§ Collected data
════
Source: an optimization exercise on an open RTL-to-GDS flow (aim: small area and a short achievable clock period). Production flows keep margins and buffers that such runs may drop. The RTL was checked by simulation tests, not by an equivalence proof against the original design. No activity file was given, so power comes from the tool's default toggle rates.

==> flow/design.v <==
module rv32i_top (
    input  wire        clk,
    input  wire        en,
    input  wire [31:0] inst,
    input  wire [31:0] pc,
    output wire        wen,
    output wire [31:0] waddr,
    output wire [31:0] wdata,
    output wire [31:0] next_pc);
  rv32i core (
    .clk(clk),
    .w_0(en),
    .w_1(inst),
    .w_2(pc),
    .w_1616(wen),
    .w_1617(waddr),
    .w_1618(wdata),
    .w_1619(next_pc));
endmodule

module g_aoi222 (input wire a1, a2, b1, b2, c1, c2, output wire y);
  assign y = ~((a1 & a2) | (b1 & b2) | (c1 & c2));
endmodule
module g_nand2 (input wire a, b, output wire y);
  assign y = ~(a & b);
endmodule
module g_nand3 (input wire a, b, c, output wire y);
  assign y = ~(a & b & c);
endmodule
module g_nand4 (input wire a, b, c, d, output wire y);
  assign y = ~(a & b & c & d);
endmodule
module g_mux2i (input wire a0, a1, s, output wire y);
  assign y = ~(s ? a1 : a0);
endmodule
module g_nor2 (input wire a, b, output wire y);
  assign y = ~(a | b);
endmodule
module g_nor2b (input wire a, bn, output wire y);
  assign y = ~(a | ~bn);
endmodule
module g_xnor2 (input wire a, b, output wire y);
  assign y = ~(a ^ b);
endmodule
module g_a21oi (input wire a1, a2, b1, output wire y);
  assign y = ~((a1 & a2) | b1);
endmodule
module g_o21ai (input wire a1, a2, b1, output wire y);
  assign y = ~((a1 | a2) & b1);
endmodule
module g_a22oi (input wire a1, a2, b1, b2, output wire y);
  assign y = ~((a1 & a2) | (b1 & b2));
endmodule
module g_and2 (input wire a, b, output wire y);
  assign y = a & b;
endmodule
module g_xor2 (input wire a, b, output wire y);
  assign y = a ^ b;
endmodule
module g_inv (input wire a, output wire y);
  assign y = ~a;
endmodule
module g_or3 (input wire a, b, c, output wire y);
  assign y = a | b | c;
endmodule
module g_nor3 (input wire a, b, c, output wire y);
  assign y = ~(a | b | c);
endmodule
module rd_bit (input wire [31:1] sel, input wire [31:1] d, output wire yn, output wire y);
  wire [10:0] n;
  genvar g;
  generate
    for (g = 0; g < 10; g = g + 1) begin : grp
      g_aoi222 u (.a1(sel[3*g+1]), .a2(d[3*g+1]), .b1(sel[3*g+2]), .b2(d[3*g+2]),
                  .c1(sel[3*g+3]), .c2(d[3*g+3]), .y(n[g]));
    end
  endgenerate
  g_nand2 u31 (.a(sel[31]), .b(d[31]), .y(n[10]));
  wire m0, m1, m2;
  g_nand4 ua (.a(n[0]), .b(n[1]), .c(n[2]), .d(n[3]), .y(m0));
  g_nand4 ub (.a(n[4]), .b(n[5]), .c(n[6]), .d(n[7]), .y(m1));
  g_nand3 uc (.a(n[8]), .b(n[9]), .c(n[10]), .y(m2));
  g_nor3  ud (.a(m0), .b(m1), .c(m2), .y(yn));
  g_or3   ue (.a(m0), .b(m1), .c(m2), .y(y));
endmodule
════
§ Work order
Wherever the string "flow" occurs in the records above, copy that line.

§ Written solution
Source: an optimization exercise on an open RTL-to-GDS flow (aim: small area and a short achievable clock period). Production flows keep margins and buffers that such runs may drop. The RTL was checked by simulation tests, not by an equivalence proof against the original design. No activity file was given, so power comes from the tool's default toggle rates.
==> flow/design.v <==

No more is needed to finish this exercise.